The Old Coastguard in Mousehole (http://www.oldcoastguardhotel.co.uk/) (‘Mowzle’) is the kind of place it’s taken us years to feel comfortable visiting: slightly pretentious, but not obnoxiously so, with a distinct air of ‘Sunday best’ about it. A ‘dining pub’ rather than a boozer, we were drawn there on Saturday for a celebratory meal, but also because we’d heard there might be good beer on offer, contrary to usual practice (http://boakandbailey.com/2012/03/dear-restaurateurs/).
Harbour Brewing (http://www.harbourbrewing.com/about-us.php), based in North Cornwall, started distributing their beer in spring 2012, and their immediate success demonstrates that there is demand for Cornish ‘craft beer’, even if not so much in Cornwall itself. They’ve got beautiful branding and apparently boundless energy. The difficulty for us has been that, having tried an early test batch of their IPA, we’ve been waiting for the beer itself to catch up. At first, it wasn’t quite right, though far from bad; as the months passed, it improved every time we came across it, but kept failing a crucial test: we simply didn’t prefer it to the beer from the big regional, St Austell.
At the Old Coastguard, however, we found ourselves ordering a second round of their Light Ale, a 3.2% ABV cask ‘pale and hoppy’, turning our nose up at St Austell Tribute, which tasted flabby by comparison.

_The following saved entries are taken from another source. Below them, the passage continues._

[src/rtl/a2d_round_robin_sched.sv]
// Round-robin sequencer for the shared SPI A2D: issues battery/torque/brake
// conversions and steers each pipelined response to its channel register.
module a2d_round_robin_sched #(
  parameter logic [2:0]  BATT_CH    = 3'd0,
  parameter logic [2:0]  TORQ_CH    = 3'd1,
  parameter logic [2:0]  BRAKE_CH   = 3'd4,
  parameter int unsigned GAP_CYCLES = 1024
) (
  input  logic        clk,
  input  logic        rst,
  input  logic        en,
  output logic        spi_wrt,
  output logic [15:0] spi_cmd,
  input  logic        spi_done,
  input  logic [15:0] spi_rsp,
  output logic [11:0] batt,
  output logic [11:0] torque,
  output logic [11:0] brake,
  output logic        batt_vld,
  output logic        torque_vld,
  output logic        brake_vld,
  output logic        round_done
);

  localparam int unsigned GAP_W = (GAP_CYCLES > 1) ? $clog2(GAP_CYCLES) : 1;
  localparam logic [GAP_W-1:0] GAP_LOAD = GAP_W'(GAP_CYCLES - 1);

  typedef enum logic [1:0] {
    S_IDLE = 2'd0,
    S_SEND = 2'd1,
    S_WAIT = 2'd2,
    S_GAP  = 2'd3
  } state_t;

  state_t           state_q, state_d;
  logic [1:0]       slot_q, slot_d;
  logic [GAP_W-1:0] gap_q, gap_d;
  logic             spi_wrt_q, spi_wrt_d;
  logic [15:0]      spi_cmd_q, spi_cmd_d;
  logic [11:0]      batt_q, batt_d;
  logic [11:0]      torque_q, torque_d;
  logic [11:0]      brake_q, brake_d;
  logic             batt_vld_q, batt_vld_d;
  logic             torque_vld_q, torque_vld_d;
  logic             brake_vld_q, brake_vld_d;
  logic             round_done_q, round_done_d;

  // Slot 3 re-addresses the battery channel purely to clock out the brake result.
  function automatic logic [15:0] slot_cmd(input logic [1:0] slot);
    logic [2:0] ch;
    case (slot)
      2'd1:    ch = TORQ_CH;
      2'd2:    ch = BRAKE_CH;
      default: ch = BATT_CH;
    endcase
    return {2'b00, ch, 11'h000};
  endfunction

  always_comb begin
    state_d      = state_q;
    slot_d       = slot_q;
    gap_d        = gap_q;
    spi_wrt_d    = 1'b0;
    spi_cmd_d    = spi_cmd_q;
    batt_d       = batt_q;
    torque_d     = torque_q;
    brake_d      = brake_q;
    batt_vld_d   = 1'b0;
    torque_vld_d = 1'b0;
    brake_vld_d  = 1'b0;
    round_done_d = 1'b0;

    case (state_q)
      S_IDLE: begin
        if (en && (gap_q == '0)) begin
          state_d   = S_SEND;
          slot_d    = 2'd0;
          spi_wrt_d = 1'b1;
          spi_cmd_d = slot_cmd(2'd0);
        end else begin
          state_d = S_IDLE;
        end
      end

      S_SEND: begin
        state_d = S_WAIT;
      end

      S_WAIT: begin
        if (spi_done) begin
          // Response belongs to the previous slot's address; slot 0's is stale.
          case (slot_q)
            2'd1: begin
              batt_d     = spi_rsp[11:0];
              batt_vld_d = 1'b1;
            end
            2'd2: begin
              torque_d     = spi_rsp[11:0];
              torque_vld_d = 1'b1;
            end
            2'd3: begin
              brake_d     = spi_rsp[11:0];
              brake_vld_d = 1'b1;
            end
            default: begin
              batt_d = batt_q;
            end
          endcase

          if (slot_q == 2'd3) begin
            state_d      = S_GAP;
            gap_d        = GAP_LOAD;
            round_done_d = 1'b1;
          end else begin
            state_d   = S_SEND;
            slot_d    = slot_q + 2'd1;
            spi_wrt_d = 1'b1;
            spi_cmd_d = slot_cmd(slot_q + 2'd1);
          end
        end else begin
          state_d = S_WAIT;
        end
      end

      S_GAP: begin
        if (gap_q == '0) begin
          state_d = S_IDLE;
        end else begin
          gap_d = gap_q - GAP_W'(1);
        end
      end

      default: begin
        state_d = S_IDLE;
      end
    endcase
  end

  always_ff @(posedge clk) begin
    if (rst) begin
      state_q      <= S_IDLE;
      slot_q       <= 2'd0;
      gap_q        <= '0;
      spi_wrt_q    <= 1'b0;
      spi_cmd_q    <= 16'h0000;
      batt_q       <= 12'h000;
      torque_q     <= 12'h000;
      brake_q      <= 12'h000;
      batt_vld_q   <= 1'b0;
      torque_vld_q <= 1'b0;
      brake_vld_q  <= 1'b0;
      round_done_q <= 1'b0;
    end else begin
      state_q      <= state_d;
      slot_q       <= slot_d;
      gap_q        <= gap_d;
      spi_wrt_q    <= spi_wrt_d;
      spi_cmd_q    <= spi_cmd_d;
      batt_q       <= batt_d;
      torque_q     <= torque_d;
      brake_q      <= brake_d;
      batt_vld_q   <= batt_vld_d;
      torque_vld_q <= torque_vld_d;
      brake_vld_q  <= brake_vld_d;
      round_done_q <= round_done_d;
    end
  end

  assign spi_wrt    = spi_wrt_q;
  assign spi_cmd    = spi_cmd_q;
  assign batt       = batt_q;
  assign torque     = torque_q;
  assign brake      = brake_q;
  assign batt_vld   = batt_vld_q;
  assign torque_vld = torque_vld_q;
  assign brake_vld  = brake_vld_q;
  assign round_done = round_done_q;

endmodule
`src/rtl/mips_ctrl_pkg.sv`:
```
// mips_ctrl_pkg: shared opcode/funct fields, FSM state, ALU-op and mux-select encodings
package mips_ctrl_pkg;
  localparam logic [5:0] OP_RTYPE = 6'h00, OP_J = 6'h02, OP_JAL = 6'h03, OP_BEQ = 6'h04,
                         OP_BNE = 6'h05, OP_ADDI = 6'h08, OP_ORI = 6'h0D, OP_LUI = 6'h0F,
                         OP_LW = 6'h23, OP_SW = 6'h2B;
  localparam logic [5:0] FN_ADD = 6'h20, FN_SUB = 6'h22, FN_AND = 6'h24, FN_OR = 6'h25,
                         FN_SLT = 6'h2A;
  typedef enum logic [3:0] {
    S_FETCH = 4'd0, S_DECODE = 4'd1, S_MEMADR = 4'd2, S_MEMRD = 4'd3, S_MEMWB = 4'd4,
    S_MEMWR = 4'd5, S_REXE = 4'd6, S_RWB = 4'd7, S_BRANCH = 4'd8, S_JUMP = 4'd9,
    S_IEXE = 4'd10, S_IWB = 4'd11
  } state_t;
  localparam logic [3:0] ALU_ADD = 4'd0, ALU_SUB = 4'd1, ALU_AND = 4'd2, ALU_OR = 4'd3,
                         ALU_SLT = 4'd4, ALU_LUI = 4'd5;
  localparam logic [1:0] DST_RT = 2'd0, DST_RD = 2'd1, DST_RA = 2'd2;
  localparam logic [1:0] WD_ALU = 2'd0, WD_MDR = 2'd1, WD_PC = 2'd2;
  localparam logic [1:0] SRCB_B = 2'd0, SRCB_4 = 2'd1, SRCB_IMM = 2'd2, SRCB_BR = 2'd3;
  localparam logic [1:0] PC_ALU = 2'd0, PC_OUT = 2'd1, PC_JMP = 2'd2;
  // State following DECODE; FETCH doubles as the "unsupported opcode" marker.
  function automatic state_t op_next(input logic [5:0] op);
    case (op)
      OP_LW, OP_SW: return S_MEMADR;
      OP_RTYPE: return S_REXE;
      OP_BEQ, OP_BNE: return S_BRANCH;
      OP_J, OP_JAL: return S_JUMP;
      OP_ADDI, OP_ORI, OP_LUI: return S_IEXE;
      default: return S_FETCH;
    endcase
  endfunction
endpackage

```
`src/rtl/multicycle_ctrl_if.sv`:
```
// multicycle_ctrl_if: controller <-> datapath bundle (IR fields, zero flag in; enables/selects out)
// master = controller, slave = datapath. mem_req/mem_ready exist only with MC_STALL_EN.
interface multicycle_ctrl_if #(parameter int STATE_W = 4, parameter int ALUOP_W = 4);
  logic [5:0] opcode, funct;
  logic zero;
  logic pc_we, ir_we, mem_we, i_or_d, rf_we;
  logic [1:0] rf_dst, wd_sel;
  logic alu_srca;
  logic [1:0] alu_srcb;
  logic ext_op;
  logic [ALUOP_W-1:0] alu_op;
  logic [1:0] pc_src;
  logic illegal;
  logic [STATE_W-1:0] dbg_state;
`ifdef MC_STALL_EN
  logic mem_ready, mem_req;
`endif
  modport master (
`ifdef MC_STALL_EN
    input mem_ready, output mem_req,
`endif
    input opcode, funct, zero,
    output pc_we, ir_we, mem_we, i_or_d, rf_we, rf_dst, wd_sel, alu_srca, alu_srcb, ext_op,
    output alu_op, pc_src, illegal, dbg_state
  );
  modport slave (
`ifdef MC_STALL_EN
    output mem_ready, input mem_req,
`endif
    output opcode, funct, zero,
    input pc_we, ir_we, mem_we, i_or_d, rf_we, rf_dst, wd_sel, alu_srca, alu_srcb, ext_op,
    input alu_op, pc_src, illegal, dbg_state
  );
endinterface

```
`src/rtl/multicycle_ctrl_alu_funct_dec.sv`:
```
// alu_funct_dec: R-type funct to alu_op mapping with unsupported-funct flag
// funct in, alu_op/bad out (purely combinational)
module alu_funct_dec import mips_ctrl_pkg::*; #(parameter int ALUOP_W = 4) (
  input  logic [5:0]         funct,
  output logic [ALUOP_W-1:0] alu_op,
  output logic               bad
);
  always_comb begin
    alu_op = ALUOP_W'(ALU_ADD);
    bad = 1'b0;
    case (funct)
      FN_ADD: alu_op = ALUOP_W'(ALU_ADD);
      FN_SUB: alu_op = ALUOP_W'(ALU_SUB);
      FN_AND: alu_op = ALUOP_W'(ALU_AND);
      FN_OR:  alu_op = ALUOP_W'(ALU_OR);
      FN_SLT: alu_op = ALUOP_W'(ALU_SLT);
      default: bad = 1'b1;
    endcase
  end
endmodule

```
`src/rtl/multicycle_ctrl.sv`:
```
// multicycle_ctrl: Moore FSM sequencing the multicycle MIPS datapath
// clk, rst (async active-low), bus (multicycle_ctrl_if.master). Optional MC_STALL_EN adds memory handshake.
module multicycle_ctrl import mips_ctrl_pkg::*; #(
  parameter int STATE_W = 4,
  parameter int ALUOP_W = 4
) (
  input logic clk,
  input logic rst,
  multicycle_ctrl_if.master bus
);
  state_t state, nxt;
  logic kill, rdy, f_bad;
  logic [ALUOP_W-1:0] f_op;
`ifdef MC_STALL_EN
  assign rdy = bus.mem_ready;
  assign bus.mem_req = rst & (state == S_FETCH || state == S_MEMRD || state == S_MEMWR);
`else
  assign rdy = 1'b1;
`endif
  alu_funct_dec #(.ALUOP_W(ALUOP_W)) u_fdec (.funct(bus.funct), .alu_op(f_op), .bad(f_bad));
  always_comb begin
    case (state)
      S_FETCH:  nxt = rdy ? S_DECODE : S_FETCH;
      S_DECODE: nxt = op_next(bus.opcode);
      S_MEMADR: nxt = (bus.opcode == OP_LW) ? S_MEMRD : S_MEMWR;
      S_MEMRD:  nxt = rdy ? S_MEMWB : S_MEMRD;
      S_MEMWR:  nxt = rdy ? S_FETCH : S_MEMWR;
      S_REXE:   nxt = S_RWB;
      S_IEXE:   nxt = S_IWB;
      default:  nxt = S_FETCH;
    endcase
  end
  // kill remembers an unsupported funct so RWB does not write the register file
  always_ff @(posedge clk or negedge rst) begin
    if (!rst) begin
      state <= S_FETCH;
      kill <= 1'b0;
    end else begin
      state <= nxt;
      kill <= (state == S_REXE) & f_bad;
    end
  end
  // reset low forces every output to zero regardless of state
  always_comb begin
    bus.pc_we = 1'b0;
    bus.ir_we = 1'b0;
    bus.mem_we = 1'b0;
    bus.i_or_d = 1'b0;
    bus.rf_we = 1'b0;
    bus.rf_dst = DST_RT;
    bus.wd_sel = WD_ALU;
    bus.alu_srca = 1'b0;
    bus.alu_srcb = SRCB_B;
    bus.ext_op = 1'b0;
    bus.alu_op = ALUOP_W'(ALU_ADD);
    bus.pc_src = PC_ALU;
    bus.illegal = 1'b0;
    bus.dbg_state = rst ? STATE_W'(state) : '0;
    if (rst) begin
      case (state)
        S_FETCH: begin
          bus.pc_we = rdy;
          bus.ir_we = rdy;
          bus.alu_srcb = SRCB_4;
        end
        S_DECODE: begin
          bus.alu_srcb = SRCB_BR;
          bus.illegal = op_next(bus.opcode) == S_FETCH;
        end
        S_MEMADR: begin
          bus.alu_srca = 1'b1;
          bus.alu_srcb = SRCB_IMM;
          bus.ext_op = 1'b1;
        end
        S_MEMRD: bus.i_or_d = 1'b1;
        S_MEMWB: begin
          bus.rf_we = 1'b1;
          bus.wd_sel = WD_MDR;
        end
        S_MEMWR: begin
          bus.i_or_d = 1'b1;
          bus.mem_we = 1'b1;
        end
        S_REXE: begin
          bus.alu_srca = 1'b1;
          bus.alu_op = f_op;
          bus.illegal = f_bad;
        end
        S_RWB: begin
          bus.rf_we = !kill;
          bus.rf_dst = DST_RD;
        end
        S_BRANCH: begin
          bus.alu_srca = 1'b1;
          bus.alu_op = ALUOP_W'(ALU_SUB);
          bus.pc_src = PC_OUT;
          bus.pc_we = (bus.opcode == OP_BEQ) ? bus.zero : !bus.zero;
        end
        S_JUMP: begin
          bus.pc_we = 1'b1;
          bus.pc_src = PC_JMP;
          bus.rf_we = bus.opcode == OP_JAL;
          bus.rf_dst = (bus.opcode == OP_JAL) ? DST_RA : DST_RT;
          bus.wd_sel = (bus.opcode == OP_JAL) ? WD_PC : WD_ALU;
        end
        S_IEXE: begin
          bus.alu_srca = 1'b1;
          bus.alu_srcb = SRCB_IMM;
          bus.ext_op = bus.opcode == OP_ADDI;
          bus.alu_op = (bus.opcode == OP_ORI) ? ALUOP_W'(ALU_OR) :
                       (bus.opcode == OP_LUI) ? ALUOP_W'(ALU_LUI) : ALUOP_W'(ALU_ADD);
        end
        S_IWB: bus.rf_we = 1'b1;
        default: ;
      endcase
    end
  end
endmodule

```
`src/flat_wrapper.sv`:
```
// flat-port wrapper written by rule: the top's interface ports become plain ports
module multicycle_ctrl_flat import mips_ctrl_pkg::*;
#(
  parameter int STATE_W = 4,
  parameter int ALUOP_W = 4
)
  (clk, rst, bus_opcode, bus_funct, bus_zero, bus_pc_we, bus_ir_we, bus_mem_we, bus_i_or_d, bus_rf_we, bus_rf_dst, bus_wd_sel, bus_alu_srca, bus_alu_srcb, bus_ext_op, bus_alu_op, bus_pc_src, bus_illegal, bus_dbg_state);
  multicycle_ctrl_if #(.STATE_W(STATE_W), .ALUOP_W(ALUOP_W)) bus_i ();
  input logic clk;
  input logic rst;
  input wire logic [$bits(bus_i.opcode)-1:0] bus_opcode;
  input wire logic [$bits(bus_i.funct)-1:0] bus_funct;
  input wire logic [$bits(bus_i.zero)-1:0] bus_zero;
  output wire logic [$bits(bus_i.pc_we)-1:0] bus_pc_we;
  output wire logic [$bits(bus_i.ir_we)-1:0] bus_ir_we;
  output wire logic [$bits(bus_i.mem_we)-1:0] bus_mem_we;
  output wire logic [$bits(bus_i.i_or_d)-1:0] bus_i_or_d;
  output wire logic [$bits(bus_i.rf_we)-1:0] bus_rf_we;
  output wire logic [$bits(bus_i.rf_dst)-1:0] bus_rf_dst;
  output wire logic [$bits(bus_i.wd_sel)-1:0] bus_wd_sel;
  output wire logic [$bits(bus_i.alu_srca)-1:0] bus_alu_srca;
  output wire logic [$bits(bus_i.alu_srcb)-1:0] bus_alu_srcb;
  output wire logic [$bits(bus_i.ext_op)-1:0] bus_ext_op;
  output wire logic [$bits(bus_i.alu_op)-1:0] bus_alu_op;
  output wire logic [$bits(bus_i.pc_src)-1:0] bus_pc_src;
  output wire logic [$bits(bus_i.illegal)-1:0] bus_illegal;
  output wire logic [$bits(bus_i.dbg_state)-1:0] bus_dbg_state;
  assign bus_i.opcode = bus_opcode;
  assign bus_i.funct = bus_funct;
  assign bus_i.zero = bus_zero;
  assign bus_pc_we = bus_i.pc_we;
  assign bus_ir_we = bus_i.ir_we;
  assign bus_mem_we = bus_i.mem_we;
  assign bus_i_or_d = bus_i.i_or_d;
  assign bus_rf_we = bus_i.rf_we;
  assign bus_rf_dst = bus_i.rf_dst;
  assign bus_wd_sel = bus_i.wd_sel;
  assign bus_alu_srca = bus_i.alu_srca;
  assign bus_alu_srcb = bus_i.alu_srcb;
  assign bus_ext_op = bus_i.ext_op;
  assign bus_alu_op = bus_i.alu_op;
  assign bus_pc_src = bus_i.pc_src;
  assign bus_illegal = bus_i.illegal;
  assign bus_dbg_state = bus_i.dbg_state;
  multicycle_ctrl #(.STATE_W(STATE_W), .ALUOP_W(ALUOP_W)) u_core (.clk(clk), .rst(rst), .bus(bus_i));
endmodule
```
`config.mk`:
```
export PLATFORM = sky130hd
export DESIGN_NAME = multicycle_ctrl_flat
export DESIGN_NICKNAME = d
export VERILOG_FILES = /design/src/rtl/mips_ctrl_pkg.sv /design/src/rtl/multicycle_ctrl_if.sv /design/src/rtl/multicycle_ctrl_alu_funct_dec.sv /design/src/rtl/multicycle_ctrl.sv /design/src/flat_wrapper.sv
export SDC_FILE = /design/constraint.sdc
export NUM_CORES = 1
export LEC_CHECK = 0
export ABC_AREA = 1
export CAP_MARGIN = 20
export CORE_MARGIN = 5
export CORE_UTILIZATION = 40
export DETAILED_ROUTE_END_ITERATION = 10
export GPL_ROUTABILITY_DRIVEN = 0
export MAX_ROUTING_LAYER = met4
export PLACE_DENSITY = 0.91
export SLEW_MARGIN = 20
export SYNTH_ARGS = -nofsm -noshare
export SYNTH_HDL_FRONTEND = slang
export SYNTH_SLANG_ARGS = --single-unit
```
`constraint.sdc`:
```
create_clock -name clk -period 2.9 [get_ports clk]
set_input_delay 0.29 -clock clk [delete_from_list [all_inputs] [get_ports clk]]
set_output_delay 0.29 -clock clk [all_outputs]
set_load 0.03 [all_outputs]
```
===== config.mk =====
export PLATFORM = sky130hd
export DESIGN_NAME = snn_inference_ctrl
export DESIGN_NICKNAME = d
export VERILOG_FILES = /design/src/rtl/snn_inference_ctrl.sv
export SDC_FILE = /design/constraint.sdc
export NUM_CORES = 1
export LEC_CHECK = 0
export ABC_CLOCK_PERIOD_IN_PS = 6600
export CORE_ASPECT_RATIO = 2
export CORE_MARGIN = 2
export CORE_UTILIZATION = 50
export DETAILED_ROUTE_END_ITERATION = 6
export PLACE_DENSITY = 0.69
export SLEW_MARGIN = 30
export SYNTH_ARGS = -nofsm -noshare
export SYNTH_HDL_FRONTEND = slang
export SYNTH_SLANG_ARGS = --single-unit

===== constraint.sdc =====
create_clock -name clk -period 6.6 [get_ports clk]
set_input_delay 1.32 -clock clk [delete_from_list [all_inputs] [get_ports clk]]
set_output_delay 1.32 -clock clk [all_outputs]
set_load 0.01 [all_outputs]
[config.mk]
export PLATFORM = sky130hd
export DESIGN_NAME = johnson_seq_ctrl
export DESIGN_NICKNAME = d
export VERILOG_FILES = /design/src/rtl/johnson_seq_pkg.sv /design/src/rtl/johnson_core.sv /design/src/rtl/johnson_seq_ctrl.sv
export SDC_FILE = /design/constraint.sdc
export NUM_CORES = 1
export LEC_CHECK = 0
export ABC_AREA = 1
export CAP_MARGIN = 20
export CORE_ASPECT_RATIO = 0.8
export CORE_MARGIN = 1
export CORE_UTILIZATION = 40
export DETAILED_ROUTE_END_ITERATION = 7
export SLEW_MARGIN = 0
export SYNTH_ARGS = -nofsm -noshare
export SYNTH_HDL_FRONTEND = slang
export SYNTH_SLANG_ARGS = --single-unit
[constraint.sdc]
create_clock -name clk -period 3.1 [get_ports clk]
set_input_delay 0.62 -clock clk [delete_from_list [all_inputs] [get_ports clk]]
set_output_delay 0.62 -clock clk [all_outputs]
set_load 0.05 [all_outputs]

In fact, Harbour Light even beat the pints of St Austell Proper Job we’d enjoyed the night before, too — no mean feat for a much weaker beer, given our love for PJ at its best. Light Ale isn’t the most intensely flavoured or aromatic beer of this style (http://forums.pubsgalore.co.uk/boakandbailey.com/2013/01/beer-for-the-super-session/) we’ve tried (that’s probably Brodie’s Citra) but certainly had enough lemon-peel zing to perk us up after our wind-whipped walk from Penzance. The condition couldn’t have been better, either, the head forming, in baking parlance, ‘soft peaks’, and lasting until the end of the pint.
Paler than many UK lagers and very sessionable, we can see Light Ale finding a niche in Cornish pubs… eventually. We’d love to walk into more pubs and see three different colours, at three strengths, from three different breweries, rather than the usual c.4% brown bitter or c.4% brown bitter line-up we find all too often, but it might take a while for conservative punters to come round to the idea. ‘Premium Craft’ labelling, in the meantime, will, we suspect, see Harbour’s beers cropping up in a lot of cafes, restaurants and bars in the coming summer season.